Maybe to most people it seems like it’s too late for that and it doesn’t matter, but…
” He draws in a breath, and I feel the warmth of his body against mine. “But I know it does.”
I don’t know what to say to that, and neither does Sally. Even Cressida is silent in my head.
Then he laughs again. “Sorry. That was heavier than I expected it to be. I just…” He tilts his head—as much as possible—toward the pig pens nearby, from which we can hear the occasional grunt. “It’s hard to be around all of them knowing what’s going to happen to most of them when the show is over.”
Right. Because Grayson is in the market boar division. The other pigs in his division will all be bacon in a matter of days.
“Can you talk to the other pigs?” I ask.
“Not talk, exactly. Communicate, yes. I can definitely tell what they’re feeling—fear, contentment. Often they’re just hangry.”
I want to reach over and touch his arm, squeeze his hand, something. But I don’t know what that will lead to, so I ball my hand into a fist to keep myself from touching him.
“Are you sure you’re not the hangry one?” I tease. “Maybe I should have packed snacks after all.”
“It feels like it should be a tradition,” he says, a smile playing about those beautiful lips. “Like, ‘Hey, we’re on a stakeout. Here’s my thermos of gazpacho.’”
Now it’s my turn to laugh. “No one brings a thermos of gazpacho on a stakeout.”
“See? I have so much to learn from you.” He turns his body away so he’s lying on his stomach again. “You really think that woman might be The Witch?”
“Maybe.” There’s a hangnail on my thumb, and I worry it with my index finger, the minor flash of pain keeping me focused.
“Super convincing.”
“It’s just…” I sigh. “There’s something off about this threat.”
“I mean, yes. There’s definitely something off about threatening to blow up an event with hundreds of innocent people.”
“No, it’s more than that.” This is something that’s bothered me from the beginning, and the feeling that this isn’t right is just getting stronger.
I push myself up so that I’m sitting, my head bumping against the table above me.
“The Witch is kind of a snob. She attacks things like galas. Black-tie events. Places with red carpets and people with fancy titles. Why in the world would she be interested in a pig show that no one important is attending?”
“Well, thanks for that. It’s nice to know I’m no one important.”
I swat his shoulder lightly. “You know what I mean. Why a pig show? Unless…”
He nods. “Unless it’s not really The Witch. Unless this is a copycat using The Witch as cover.” He scoots around so that he is sitting cross-legged, facing me. “Like a vegan protestor.”
“Yes. Like a vegan protestor.”
“But would a vegan really blow up a building with dozens of pigs in it?

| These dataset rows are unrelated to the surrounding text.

This design comes from an exercise in tuning for a short achievable clock period and few clock cycles on the open sky130 flow, not from production work.
Where RTL was checked, it was by simulation tests only, not by an equivalence proof against the original.
Power figures rest on the tool's default switching activity, not on a simulated workload.

==> inputs of run Y <==
## lsxgt_response_parser
module lsxgt_response_parser (
    input  wire        clk,
    input  wire        rst,           
    input  wire [7:0]  count,         
    input  wire        in_valid,
    output wire        in_ready,
    input  wire [7:0]  in_data,       
    input  wire        in_last,       
    output wire        out_valid,
    input  wire        out_ready,
    output wire [63:0] out_value,     
    output wire        out_end,       
    output wire        out_err,       
    output wire [7:0]  out_err_i,     
    output wire [7:0]  out_err_j,     
    output wire [16:0] out_err_idx    
);
==> flow/config.mk <==
export PLATFORM = sky130hd
export DESIGN_NAME = lsxgt_response_parser
export DESIGN_NICKNAME = lsxgt_response_parser
export VERILOG_FILES = /design/flow/design.v
export SDC_FILE = /design/flow/constraint.sdc
export NUM_CORES = 4
export LEC_CHECK = 0
export CAP_MARGIN = 20
export CORE_MARGIN = 2
export CORE_UTILIZATION = 40
export SLEW_MARGIN = 20
==> flow/constraint.sdc <==
create_clock -name core_clock -period 10.0 [get_ports {clk}]
set_input_delay 2.0000 -clock core_clock [delete_from_list [all_inputs] [get_ports {clk}]]
set_output_delay 2.0000 -clock core_clock [all_outputs]
set_load 0.01 [all_outputs]
run.sh (not shown) runs the stock make flow with config.mk's settings and CLKGATE_MAP_FILE= SYNTH_SCRIPT=/design/flow/synth_recipe.tcl, a recipe that flattens the netlist after the stock synthesis.
==> inputs of run E, as changes to run Y <==
==> flow/design.v (replaced) <==
module lsxgt_response_parser (
    input  wire        clk,
    input  wire        rst,           
    input  wire [7:0]  count,         
    input  wire        in_valid,
    output wire        in_ready,
    input  wire [7:0]  in_data,       
    input  wire        in_last,       
    output wire        out_valid,
    input  wire        out_ready,
    output wire [63:0] out_value,     
    output wire        out_end,       
    output wire        out_err,       
    output wire [7:0]  out_err_i,     
    output wire [7:0]  out_err_j,     
    output wire [16:0] out_err_idx    
);
    localparam integer XTRA  = 8;              
    localparam integer NBYTE = 128 + XTRA;
    localparam integer NBLK  = (NBYTE + 7) / 8;    
    localparam [2:0] E_LOAD = 3'd0,
                     E_MUL  = 3'd1,
                     E_CHK1 = 3'd2,
                     E_CHK2 = 3'd3,
                     E_EMIT = 3'd4,
                     E_END  = 3'd5;
    integer k, m;
    reg        rdy;         
    reg        s_valid, s_last;
    reg [7:0]  s_data, s_count;
    reg        k_valid, k_last;    
    reg [7:0]  k_data, k_count;
    reg        cons;        
    reg [8*NBYTE-1:0] rx;   
    reg [7:0]  rx_len;      
    reg [7:0]  rx_num;      
    reg [3:0]  sh;          
    reg        busy;
    reg [2:0]  est;
    reg [7:0]  eL, eN, eC;
    reg [7:0]  step;        
    reg [15:0] mcand;
    reg [7:0]  mplier;
    reg [15:0] prod;        
    reg [15:0] pn;          
    reg [16:0] t;           
    reg [7:0]  a;           
    reg [7:0]  vi;          
    reg [7:0]  mask;
    reg        e_err;
    reg [7:0]  e_j;
    reg [16:0] e_idx;
    reg [2:0]  cred;        
    wire take   = in_valid & rdy;
    wire s_free = ~s_valid | cons;
    wire snap   = cons & s_last;
    wire s_valid_n = s_free ? (k_valid | take) : 1'b1;
    wire s_last_n  = s_free ? (k_valid ? k_last : in_last) : s_last;
    wire k_valid_n = s_free ? 1'b0 : (k_valid | take);
    wire issue    = busy & ((est == E_EMIT) | (est == E_END)) & (cred != 3'd0);
    wire eng_done = issue & (est == E_END);
    wire busy_n   = snap | (busy & ~eng_done);
    wire [3:0] sh_n = snap ? 4'd0 : (cons & (sh != XTRA)) ? sh + 4'd1 : sh;
    wire [7:0] rd_a = a + {7'd0, cons};           
    wire err_n    = {8'd0, eL} < pn;
    reg [2:0]  est_n;
    reg [7:0]  a_n;
    always @(*) begin
        est_n = est;
        a_n   = a;
        if (snap)
            est_n = E_LOAD;
        else case (est)
            E_LOAD: est_n = (eL <= 8'd30 || eN == 8'd0) ? E_END : E_MUL;
            E_MUL:  if (mplier[7:1] == 7'd0) est_n = E_CHK1;
            E_CHK1: est_n = E_CHK2;
            E_CHK2: est_n = err_n ? E_END : E_EMIT;
            E_EMIT: if (issue && vi == 8'd1) est_n = E_END;
            default: ;
        endcase
        if (est == E_CHK2)
            a_n = pn[7:0] - 8'd1 + {4'd0, sh} + {7'd0, cons};
        else if (est == E_EMIT)
            a_n = rd_a - (issue ? step : 8'd0);
    end
    wire rd_pend_n = busy_n & (est_n != E_END);
    wire blocked_n = rd_pend_n & ((est_n == E_EMIT) ? (a_n == NBYTE - 1) : (sh_n == XTRA));
    wire cons_n    = s_valid_n & ~(s_last_n & busy_n) & ~blocked_n;
    reg          v1, e1;
    reg [NBLK-1:0] sel1;    
    reg [2:0]    r1;
    reg [7:0]    m1;
    reg [33:0]   p1;
    reg          v2, e2;
    reg [119:0]  blk2;
    reg [7:0]    rsel2;     
    reg [7:0]    m2;
    reg [33:0]   p2;
    wire [8*NBYTE+55:0] ext = {rx, 56'd0};
    reg [119:0] blk_nx;
    always @(*) begin
        blk_nx = 120'd0;
        for (m = 0; m < NBLK; m = m + 1)
            if (sel1[m])
                blk_nx = blk_nx | ext[64*m +: 120];
    end
    reg [63:0] val2;
    always @(*) begin
        val2 = 64'd0;
        for (k = 0; k < 8; k = k + 1)
            for (m = 0; m < 8; m = m + 1)
                if (rsel2[m] && m2[k])
                    val2[8*k +: 8] = val2[8*k +: 8] | blk2[8*(m+7-k) +: 8];
    end
    reg [64:0] fq [0:3];
    reg [1:0]  fw, fr;
    reg [2:0]  fcnt;
    reg        o_valid;
    reg [63:0] o_value;
    reg        o_end, o_err;
    reg [7:0]  o_i, o_j;
    reg [16:0] o_idx;
    wire pop = (fcnt != 3'd0) & (~o_valid | out_ready);
    wire [64:0] fh = fq[fr];
    always @(posedge clk) begin
        if (s_free) begin
            s_data  <= k_valid ? k_data  : in_data;
            s_last  <= k_valid ? k_last  : in_last;
            s_count <= k_valid ? k_count : count;
        end
        if (rdy) begin
            k_data  <= in_data;
            k_last  <= in_last;
            k_count <= count;
        end
        if (cons)
            rx <= {rx[8*NBYTE-9:0], s_data};
        if (cons & (rx_len == 8'd30))
            rx_num <= s_data;
        if (snap) begin
            eL <= rx_len + 8'd1;
            eN <= (rx_len == 8'd30) ? s_data : rx_num;
            eC <= s_count;
        end
        if (rst) begin
            rdy     <= 1'b1;
            s_valid <= 1'b0;
            k_valid <= 1'b0;
            cons    <= 1'b0;
            rx_len  <= 8'd0;
            sh      <= 4'd0;
            busy    <= 1'b0;
        end else begin
            s_valid <= s_valid_n;
            k_valid <= k_valid_n;
            rdy     <= ~k_valid_n;
            cons    <= cons_n;
            if (snap)
                rx_len <= 8'd0;
            else if (cons)
                rx_len <= rx_len + 8'd1;
            sh   <= sh_n;
            busy <= busy_n;
        end
    end
    always @(posedge clk) begin
        est <= est_n;
        a   <= a_n;
        case (est)
            E_LOAD: begin
                step   <= eN + 8'd2;
                mcand  <= {8'd0, eN} + 16'd2;
                mplier <= eC - 8'd1;
                prod   <= 16'd0;
                e_err  <= 1'b0;
            end
            E_MUL: begin
                if (mplier[0])
                    prod <= prod + mcand;
                mcand  <= {mcand[14:0], 1'b0};
                mplier <= {1'b0, mplier[7:1]};
            end
            E_CHK1: begin
                pn <= prod + {8'd0, eN};
                t  <= {9'd0, eL} - {1'b0, prod};
            end
            E_CHK2: begin
                vi <= eC;
                for (k = 0; k < 8; k = k + 1)
                    mask[k] <= (eN > k);
                e_j   <= (t[16] ? 8'd0 : t[7:0]) + 8'd1;
                e_idx <= (t[16] ? t : 17'd0) - 17'd1;
                e_err <= err_n;
            end
            E_EMIT: if (issue)
                vi <= vi - 8'd1;
            default: ;
        endcase
    end
    always @(posedge clk) begin
        for (m = 0; m < NBLK; m = m + 1)
            sel1[m] <= (rd_a[7:3] == m);
        r1 <= rd_a[2:0];
        m1 <= mask;
        e1 <= (est == E_END);
        p1 <= {e_err, eC, e_j, e_idx};
        blk2 <= blk_nx;
        for (m = 0; m < 8; m = m + 1)
            rsel2[m] <= (r1 == m);
        m2 <= m1;
        e2 <= e1;
        p2 <= p1;
        if (v2)
            fq[fw] <= e2 ? {1'b1, 30'd0, p2} : {1'b0, val2};
        if (pop) begin
            o_value <= fh[63:0];
            o_end   <= fh[64];
            o_err   <= fh[33];
            o_i     <= fh[32:25];
            o_j     <= fh[24:17];
            o_idx   <= fh[16:0];
        end
        if (rst) begin
            v1 <= 1'b0;
            v2 <= 1'b0;
            fw <= 2'd0;
            fr <= 2'd0;
            fcnt <= 3'd0;
            cred <= 3'd4;
            o_valid <= 1'b0;
        end else begin
            v1 <= issue;
            v2 <= v1;
            if (v2)
                fw <= fw + 2'd1;
            if (pop)
                fr <= fr + 2'd1;
            fcnt <= fcnt + {2'd0, v2} - {2'd0, pop};
            cred <= cred - {2'd0, issue} + {2'd0, pop};
            o_valid <= pop | (o_valid & ~out_ready);
        end
    end
    assign in_ready    = rdy;
    assign out_valid   = o_valid;
    assign out_value   = o_value;
    assign out_end     = o_end;
    assign out_err     = o_err;
    assign out_err_i   = o_i;
    assign out_err_j   = o_j;
    assign out_err_idx = o_idx;
endmodule
==> flow/flow/run.sh (new file) <==
#!/bin/bash
# Standard ORFS layout, with the timing repair asked for more setup slack than
# the flow settings allow (the constraints themselves are unchanged).
set -euo pipefail
export SETUP_SLACK_MARGIN=7
bash standard.sh > standard.log 2>&1
==> flow/standard.sh (new file) <==
#!/bin/bash
# synth_recipe.tcl (not shown) runs the flow's synth.tcl, then flattens the netlist and writes it again
# the make line also repeats each setting of config.mk as NAME=value (left out here)
make -C /OpenROAD-flow-scripts/flow DESIGN_CONFIG=/design/flow/config.mk WORK_HOME=/design/flow/orfs CLKGATE_MAP_FILE= SYNTH_SCRIPT=/design/flow/synth_recipe.tcl "${@:-finish}"
==> flow/config.mk (replaced) <==
export PLATFORM = sky130hd
export DESIGN_NAME = lsxgt_response_parser
export DESIGN_NICKNAME = lsxgt_response_parser
export VERILOG_FILES = /design/flow/design.v
export SDC_FILE = /design/flow/constraint.sdc
export NUM_CORES = 4
export LEC_CHECK = 0
export ABC_CLOCK_PERIOD_IN_PS = 3000
export CAP_MARGIN = 20
export CORE_MARGIN = 2
export CORE_UTILIZATION = 40
export SLEW_MARGIN = 20
removed: flow/run.sh
==> notes <==
- Against run Y, the critical path depth of run E is lower by 9.
- In run Y the register-to-register slack is worse than in run E, by 2.1 ns.
- Between run Y and run E, the lower core utilization is in run E (gap 0.26 points).
- Clock skew: run Y is higher than run E (0.024 ns).
- Of run Y and run E, run Y has the higher hold slack (gap 0.0014 ns).
- Combinational power: run E is larger than run Y (about 100%).
- Worst setup slack: run E is higher than run Y (1.6 ns).
- Of run E and run Y, run Y has the higher sequential cell count (gap 909).
- Against run E, the non-clock buffer count of run Y is lower by 23.
Testbench counts of run Y, summed over its fixed seeds: cycles 54,772.
Function not checked in run E: the RTL went through the layout flow alone.

## separate check: timing with driven ports
How much do the figures lean on ideal ports? The routed layouts below were timed once more, with nothing changed but the port constraints.
Step 1: set_driving_cell puts a clkbuf_16 on clk and a buf_2 on each other input, an assumption about the parent block.
Step 2 adds t to the input delays and takes it off the output delays; t is the mean of the earliest and latest rising clock arrival at the registers after step 1. Input paths then give back, and output paths get back, about the clock's delay inside the block.
Three values: ideal ports, drivers, drivers and shift; two values: the first two.
run | shift t [ns] | setup WS [ns] | worst setup path at the end | slew at the worst register clock pin (ns) | worst slew at a driven data input, ns
run Y | 0.993 | 4.916 / 4.916 / 4.916 | register to register | 0.07 / 0.07 | 0.06
run E | 0.891 | 6.503 / 6.425 / 6.228 | input to register | 0.07 / 0.07 | 0.04
After both steps setup and hold are still met in every run listed. For run E, which loses most, drivers alone change the setup slack by -0.078 ns; drivers and shift together by -0.275 ns.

Isn’t that against their belief system?”
“You’d be surprised at what people can justify doing.”
Like making out with your stakeout partner underneath a table in a pig barn.

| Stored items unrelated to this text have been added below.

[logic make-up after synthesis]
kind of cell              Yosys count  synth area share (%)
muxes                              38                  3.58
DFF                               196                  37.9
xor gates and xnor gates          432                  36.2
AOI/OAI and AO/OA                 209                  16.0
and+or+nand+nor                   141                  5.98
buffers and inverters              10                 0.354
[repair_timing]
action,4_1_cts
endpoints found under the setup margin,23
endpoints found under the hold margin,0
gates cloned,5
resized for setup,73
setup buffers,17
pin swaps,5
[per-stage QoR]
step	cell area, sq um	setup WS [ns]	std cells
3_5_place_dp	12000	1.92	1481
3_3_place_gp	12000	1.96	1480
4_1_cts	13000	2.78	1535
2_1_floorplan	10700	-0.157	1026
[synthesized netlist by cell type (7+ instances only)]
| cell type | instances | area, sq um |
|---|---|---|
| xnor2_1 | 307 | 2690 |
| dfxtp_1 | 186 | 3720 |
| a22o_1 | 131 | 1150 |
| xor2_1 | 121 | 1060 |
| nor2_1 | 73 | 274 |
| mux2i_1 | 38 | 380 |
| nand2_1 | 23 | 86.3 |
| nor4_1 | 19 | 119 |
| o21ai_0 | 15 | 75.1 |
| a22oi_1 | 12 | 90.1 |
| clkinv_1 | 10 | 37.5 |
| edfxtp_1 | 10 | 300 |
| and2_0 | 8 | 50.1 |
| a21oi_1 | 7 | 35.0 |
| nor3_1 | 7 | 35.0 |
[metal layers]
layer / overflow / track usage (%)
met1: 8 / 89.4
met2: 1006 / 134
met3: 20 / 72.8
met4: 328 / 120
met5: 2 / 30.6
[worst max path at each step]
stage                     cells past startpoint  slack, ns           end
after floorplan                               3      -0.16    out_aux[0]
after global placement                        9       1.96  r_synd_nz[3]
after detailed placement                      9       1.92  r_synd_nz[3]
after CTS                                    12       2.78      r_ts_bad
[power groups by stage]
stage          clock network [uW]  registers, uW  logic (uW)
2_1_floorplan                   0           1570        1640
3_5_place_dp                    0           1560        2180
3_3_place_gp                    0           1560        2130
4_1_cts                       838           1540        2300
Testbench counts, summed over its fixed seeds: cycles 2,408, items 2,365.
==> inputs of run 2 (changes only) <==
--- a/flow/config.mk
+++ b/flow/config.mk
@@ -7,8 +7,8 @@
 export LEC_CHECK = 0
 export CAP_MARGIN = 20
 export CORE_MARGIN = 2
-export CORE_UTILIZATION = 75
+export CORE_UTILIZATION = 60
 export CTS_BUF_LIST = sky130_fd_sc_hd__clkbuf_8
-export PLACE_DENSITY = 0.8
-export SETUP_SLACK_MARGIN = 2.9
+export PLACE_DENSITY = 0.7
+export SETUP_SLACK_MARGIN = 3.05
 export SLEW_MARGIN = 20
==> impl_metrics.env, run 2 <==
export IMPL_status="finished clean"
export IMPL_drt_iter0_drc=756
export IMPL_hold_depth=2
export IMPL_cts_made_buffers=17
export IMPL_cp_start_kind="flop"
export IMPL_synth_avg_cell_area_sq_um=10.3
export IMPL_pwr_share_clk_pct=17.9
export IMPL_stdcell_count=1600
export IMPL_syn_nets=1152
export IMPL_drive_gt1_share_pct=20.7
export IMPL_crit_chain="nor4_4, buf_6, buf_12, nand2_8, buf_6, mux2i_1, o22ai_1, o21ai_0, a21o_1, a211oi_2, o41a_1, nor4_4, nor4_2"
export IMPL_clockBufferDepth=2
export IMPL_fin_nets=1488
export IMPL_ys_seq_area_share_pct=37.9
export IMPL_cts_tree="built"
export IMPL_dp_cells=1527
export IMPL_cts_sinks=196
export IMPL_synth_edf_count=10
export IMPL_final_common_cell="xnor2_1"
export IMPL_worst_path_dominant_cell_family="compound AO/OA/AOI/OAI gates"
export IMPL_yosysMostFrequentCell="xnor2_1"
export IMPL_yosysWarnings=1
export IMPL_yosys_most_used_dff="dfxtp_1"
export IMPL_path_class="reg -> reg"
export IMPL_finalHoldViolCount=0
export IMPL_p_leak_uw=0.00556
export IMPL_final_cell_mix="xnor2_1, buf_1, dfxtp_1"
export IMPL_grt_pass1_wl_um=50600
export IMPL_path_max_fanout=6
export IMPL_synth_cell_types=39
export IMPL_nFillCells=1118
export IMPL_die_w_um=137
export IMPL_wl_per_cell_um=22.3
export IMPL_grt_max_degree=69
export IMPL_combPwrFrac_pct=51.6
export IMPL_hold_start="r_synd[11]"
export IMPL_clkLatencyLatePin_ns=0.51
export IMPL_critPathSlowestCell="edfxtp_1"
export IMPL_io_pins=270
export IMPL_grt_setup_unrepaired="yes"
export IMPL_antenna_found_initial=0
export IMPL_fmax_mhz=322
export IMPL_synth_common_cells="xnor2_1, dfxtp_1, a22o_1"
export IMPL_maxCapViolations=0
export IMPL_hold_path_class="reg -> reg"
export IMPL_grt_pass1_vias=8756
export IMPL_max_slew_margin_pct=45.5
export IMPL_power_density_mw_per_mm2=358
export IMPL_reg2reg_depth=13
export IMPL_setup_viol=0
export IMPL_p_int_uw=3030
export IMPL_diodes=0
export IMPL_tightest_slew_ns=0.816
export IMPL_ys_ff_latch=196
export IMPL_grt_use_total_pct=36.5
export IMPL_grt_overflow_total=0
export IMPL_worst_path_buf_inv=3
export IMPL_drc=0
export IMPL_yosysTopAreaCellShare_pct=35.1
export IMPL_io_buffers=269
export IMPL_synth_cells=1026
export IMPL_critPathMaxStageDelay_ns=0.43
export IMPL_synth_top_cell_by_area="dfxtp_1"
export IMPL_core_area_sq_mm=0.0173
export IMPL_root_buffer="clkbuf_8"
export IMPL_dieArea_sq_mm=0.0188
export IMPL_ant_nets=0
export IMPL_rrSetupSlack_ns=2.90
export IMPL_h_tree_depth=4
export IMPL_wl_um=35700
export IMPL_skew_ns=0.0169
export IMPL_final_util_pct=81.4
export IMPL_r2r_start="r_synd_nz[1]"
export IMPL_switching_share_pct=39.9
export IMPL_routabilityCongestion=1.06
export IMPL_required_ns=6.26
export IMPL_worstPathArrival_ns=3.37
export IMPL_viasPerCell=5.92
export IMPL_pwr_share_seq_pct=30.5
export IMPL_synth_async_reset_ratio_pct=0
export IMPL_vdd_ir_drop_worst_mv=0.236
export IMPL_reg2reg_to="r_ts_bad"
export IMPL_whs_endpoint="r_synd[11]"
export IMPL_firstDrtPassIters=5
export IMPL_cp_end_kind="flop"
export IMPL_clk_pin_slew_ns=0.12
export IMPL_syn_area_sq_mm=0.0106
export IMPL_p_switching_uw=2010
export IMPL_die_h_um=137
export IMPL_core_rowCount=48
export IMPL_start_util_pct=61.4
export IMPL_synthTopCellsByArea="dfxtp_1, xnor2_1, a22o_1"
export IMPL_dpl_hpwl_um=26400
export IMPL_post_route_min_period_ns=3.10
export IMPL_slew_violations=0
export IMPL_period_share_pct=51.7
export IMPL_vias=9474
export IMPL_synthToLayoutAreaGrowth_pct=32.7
Background: an optimization exercise with open tools, aiming at small area, a short achievable clock period and few clock cycles per item. Do not read the settings as production practice.
No functional check of the RTL was part of this run.
Power figures rest on the tool's default switching activity, not on a simulated workload.

==> design/flow/design.v <==
module keccak_round (
    input  wire [1599:0] s_in,
    input  wire [4:0]    round,
    output wire [1599:0] s_out
);
    function automatic integer rot_of(input integer i);
        case (i)
            0: rot_of = 0;   1: rot_of = 1;   2: rot_of = 62;  3: rot_of = 28;  4: rot_of = 27;
            5: rot_of = 36;  6: rot_of = 44;  7: rot_of = 6;   8: rot_of = 55;  9: rot_of = 20;
            10: rot_of = 3;  11: rot_of = 10; 12: rot_of = 43; 13: rot_of = 25; 14: rot_of = 39;
            15: rot_of = 41; 16: rot_of = 45; 17: rot_of = 15; 18: rot_of = 21; 19: rot_of = 8;
            20: rot_of = 18; 21: rot_of = 2;  22: rot_of = 61; 23: rot_of = 56; 24: rot_of = 14;
            default: rot_of = 0;
        endcase
    endfunction
    reg [63:0] rc;
    always @(*) begin
        case (round)
            5'd0:  rc = 64'h0000000000000001;
            5'd1:  rc = 64'h0000000000008082;
            5'd2:  rc = 64'h800000000000808A;
            5'd3:  rc = 64'h8000000080008000;
            5'd4:  rc = 64'h000000000000808B;
            5'd5:  rc = 64'h0000000080000001;
            5'd6:  rc = 64'h8000000080008081;
            5'd7:  rc = 64'h8000000000008009;
            5'd8:  rc = 64'h000000000000008A;
            5'd9:  rc = 64'h0000000000000088;
            5'd10: rc = 64'h0000000080008009;
            5'd11: rc = 64'h000000008000000A;
            5'd12: rc = 64'h000000008000808B;
            5'd13: rc = 64'h800000000000008B;
            5'd14: rc = 64'h8000000000008089;
            5'd15: rc = 64'h8000000000008003;
            5'd16: rc = 64'h8000000000008002;
            5'd17: rc = 64'h8000000000000080;
            5'd18: rc = 64'h000000000000800A;
            5'd19: rc = 64'h800000008000000A;
            5'd20: rc = 64'h8000000080008081;
            5'd21: rc = 64'h8000000000008080;
            5'd22: rc = 64'h0000000080000001;
            5'd23: rc = 64'h8000000080008008;
            default: rc = 64'h0;
        endcase
    end
    wire [63:0] a [0:24];
    wire [63:0] c [0:4];
    wire [63:0] d [0:4];
    wire [63:0] t [0:24];    
    wire [63:0] b [0:24];    
    wire [63:0] x [0:24];    
    genvar i;
    generate
        for (i = 0; i < 25; i = i + 1) begin : g_unpack
            assign a[i] = s_in[64*i +: 64];
        end
        for (i = 0; i < 5; i = i + 1) begin : g_col
            assign c[i] = a[i] ^ a[i+5] ^ a[i+10] ^ a[i+15] ^ a[i+20];
        end
        for (i = 0; i < 5; i = i + 1) begin : g_d
            assign d[i] = c[(i+4)%5] ^ {c[(i+1)%5][62:0], c[(i+1)%5][63]};
        end
        for (i = 0; i < 25; i = i + 1) begin : g_theta
            assign t[i] = a[i] ^ d[i%5];
        end
        for (i = 0; i < 25; i = i + 1) begin : g_rhopi
            if (rot_of(i) == 0) begin : g_norot
                assign b[(i/5) + 5*((2*(i%5) + 3*(i/5)) % 5)] = t[i];
            end else begin : g_rot
                assign b[(i/5) + 5*((2*(i%5) + 3*(i/5)) % 5)] =
                    {t[i][63-rot_of(i):0], t[i][63:64-rot_of(i)]};
            end
        end
        for (i = 0; i < 25; i = i + 1) begin : g_chi
            assign x[i] = b[i] ^ (~b[5*(i/5) + (i+1)%5] & b[5*(i/5) + (i+2)%5]);
        end
        for (i = 0; i < 25; i = i + 1) begin : g_pack
            if (i == 0) begin : g_iota
                assign s_out[63:0] = x[0] ^ rc;
            end else begin : g_lane
                assign s_out[64*i +: 64] = x[i];
            end
        end
    endgenerate
endmodule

And there’s Sally. Perfect.
But…just how wrong is she? Would it be the worst thing to kiss Grayson right now?
I mean, we’re not actually partners. We don’t work together.
We’re just two people shoved together for an assignment.
In a couple days, this will all be over and we’ll be back to our normal lives—him giving his patients a little final dignity and me hopefully back in Cressida’s good graces.
Would it be so wrong?
Grayson swallows. He has one hand on his knee, his fingers tapping out some rhythm I can practically feel in my bones. “Olive, I—”
And then we hear it.
The squeak of an unoiled door easing open.
Someone is breaking into the show barn. And I have a pretty good idea just who that person is.